Type every record exactly as it appears.

########################################

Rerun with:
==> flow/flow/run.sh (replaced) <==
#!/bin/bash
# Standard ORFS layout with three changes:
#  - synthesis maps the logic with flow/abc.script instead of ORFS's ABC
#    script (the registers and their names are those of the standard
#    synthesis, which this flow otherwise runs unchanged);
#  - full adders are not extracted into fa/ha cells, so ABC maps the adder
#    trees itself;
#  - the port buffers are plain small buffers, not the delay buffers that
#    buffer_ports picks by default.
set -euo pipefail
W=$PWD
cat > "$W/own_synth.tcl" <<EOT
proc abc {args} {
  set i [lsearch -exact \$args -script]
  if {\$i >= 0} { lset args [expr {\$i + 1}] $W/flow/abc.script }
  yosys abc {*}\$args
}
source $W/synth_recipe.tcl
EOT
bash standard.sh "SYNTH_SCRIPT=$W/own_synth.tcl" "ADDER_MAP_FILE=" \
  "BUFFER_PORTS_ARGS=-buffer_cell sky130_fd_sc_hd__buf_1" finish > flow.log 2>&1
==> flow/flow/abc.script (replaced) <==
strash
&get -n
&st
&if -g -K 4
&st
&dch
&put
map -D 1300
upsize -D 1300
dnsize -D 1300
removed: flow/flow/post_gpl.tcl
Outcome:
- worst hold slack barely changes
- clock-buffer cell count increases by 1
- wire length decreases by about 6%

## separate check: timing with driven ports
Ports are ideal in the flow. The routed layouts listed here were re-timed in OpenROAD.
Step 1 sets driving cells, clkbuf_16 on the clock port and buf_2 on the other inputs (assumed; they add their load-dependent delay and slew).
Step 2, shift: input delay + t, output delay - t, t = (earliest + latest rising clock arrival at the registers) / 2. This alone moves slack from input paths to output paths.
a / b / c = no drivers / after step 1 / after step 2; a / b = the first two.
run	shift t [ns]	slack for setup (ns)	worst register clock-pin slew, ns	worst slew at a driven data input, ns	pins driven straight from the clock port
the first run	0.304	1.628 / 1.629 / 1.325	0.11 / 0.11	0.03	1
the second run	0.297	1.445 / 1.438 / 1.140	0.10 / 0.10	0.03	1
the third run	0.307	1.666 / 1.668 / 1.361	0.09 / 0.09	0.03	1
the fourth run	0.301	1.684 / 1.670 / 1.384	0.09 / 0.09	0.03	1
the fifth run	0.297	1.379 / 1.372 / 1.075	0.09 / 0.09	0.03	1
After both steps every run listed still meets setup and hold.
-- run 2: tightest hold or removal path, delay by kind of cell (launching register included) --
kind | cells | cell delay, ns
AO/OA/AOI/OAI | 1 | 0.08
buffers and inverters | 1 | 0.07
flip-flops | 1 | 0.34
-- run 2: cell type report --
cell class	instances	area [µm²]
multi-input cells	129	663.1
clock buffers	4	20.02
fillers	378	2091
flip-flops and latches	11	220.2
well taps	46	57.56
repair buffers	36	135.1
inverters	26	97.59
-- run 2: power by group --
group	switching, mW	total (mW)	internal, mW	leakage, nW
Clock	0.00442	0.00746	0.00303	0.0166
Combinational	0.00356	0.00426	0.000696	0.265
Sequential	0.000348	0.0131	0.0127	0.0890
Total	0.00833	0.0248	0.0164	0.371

########################################

▸ **Response to this task**:
Rerun with:
==> flow/flow/run.sh (replaced) <==
#!/bin/bash
# Standard ORFS layout with three changes:
#  - synthesis maps the logic with flow/abc.script instead of ORFS's ABC
#    script (the registers and their names are those of the standard
#    synthesis, which this flow otherwise runs unchanged);
#  - full adders are not extracted into fa/ha cells, so ABC maps the adder
#    trees itself;
#  - the port buffers are plain small buffers, not the delay buffers that
#    buffer_ports picks by default.
set -euo pipefail
W=$PWD
cat > "$W/own_synth.tcl" <<EOT
proc abc {args} {
  set i [lsearch -exact \$args -script]
  if {\$i >= 0} { lset args [expr {\$i + 1}] $W/flow/abc.script }
  yosys abc {*}\$args
}
source $W/synth_recipe.tcl
EOT
bash standard.sh "SYNTH_SCRIPT=$W/own_synth.tcl" "ADDER_MAP_FILE=" \
  "BUFFER_PORTS_ARGS=-buffer_cell sky130_fd_sc_hd__buf_1" finish > flow.log 2>&1
==> flow/flow/abc.script (replaced) <==
strash
&get -n
&st
&if -g -K 4
&st
&dch
&put
map -D 1300
upsize -D 1300
dnsize -D 1300
removed: flow/flow/post_gpl.tcl
Outcome:
- worst hold slack barely changes
- clock-buffer cell count increases by 1
- wire length decreases by about 6%

## separate check: timing with driven ports
Ports are ideal in the flow. The routed layouts listed here were re-timed in OpenROAD.
Step 1 sets driving cells, clkbuf_16 on the clock port and buf_2 on the other inputs (assumed; they add their load-dependent delay and slew).
Step 2, shift: input delay + t, output delay - t, t = (earliest + latest rising clock arrival at the registers) / 2. This alone moves slack from input paths to output paths.
a / b / c = no drivers / after step 1 / after step 2; a / b = the first two.
run	shift t [ns]	slack for setup (ns)	worst register clock-pin slew, ns	worst slew at a driven data input, ns	pins driven straight from the clock port
the first run	0.304	1.628 / 1.629 / 1.325	0.11 / 0.11	0.03	1
the second run	0.297	1.445 / 1.438 / 1.140	0.10 / 0.10	0.03	1
the third run	0.307	1.666 / 1.668 / 1.361	0.09 / 0.09	0.03	1
the fourth run	0.301	1.684 / 1.670 / 1.384	0.09 / 0.09	0.03	1
the fifth run	0.297	1.379 / 1.372 / 1.075	0.09 / 0.09	0.03	1
After both steps every run listed still meets setup and hold.
-- run 2: tightest hold or removal path, delay by kind of cell (launching register included) --
kind | cells | cell delay, ns
AO/OA/AOI/OAI | 1 | 0.08
buffers and inverters | 1 | 0.07
flip-flops | 1 | 0.34
-- run 2: cell type report --
cell class	instances	area [µm²]
multi-input cells	129	663.1
clock buffers	4	20.02
fillers	378	2091
flip-flops and latches	11	220.2
well taps	46	57.56
repair buffers	36	135.1
inverters	26	97.59
-- run 2: power by group --
group	switching, mW	total (mW)	internal, mW	leakage, nW
Clock	0.00442	0.00746	0.00303	0.0166
Combinational	0.00356	0.00426	0.000696	0.265
Sequential	0.000348	0.0131	0.0127	0.0890
Total	0.00833	0.0248	0.0164	0.371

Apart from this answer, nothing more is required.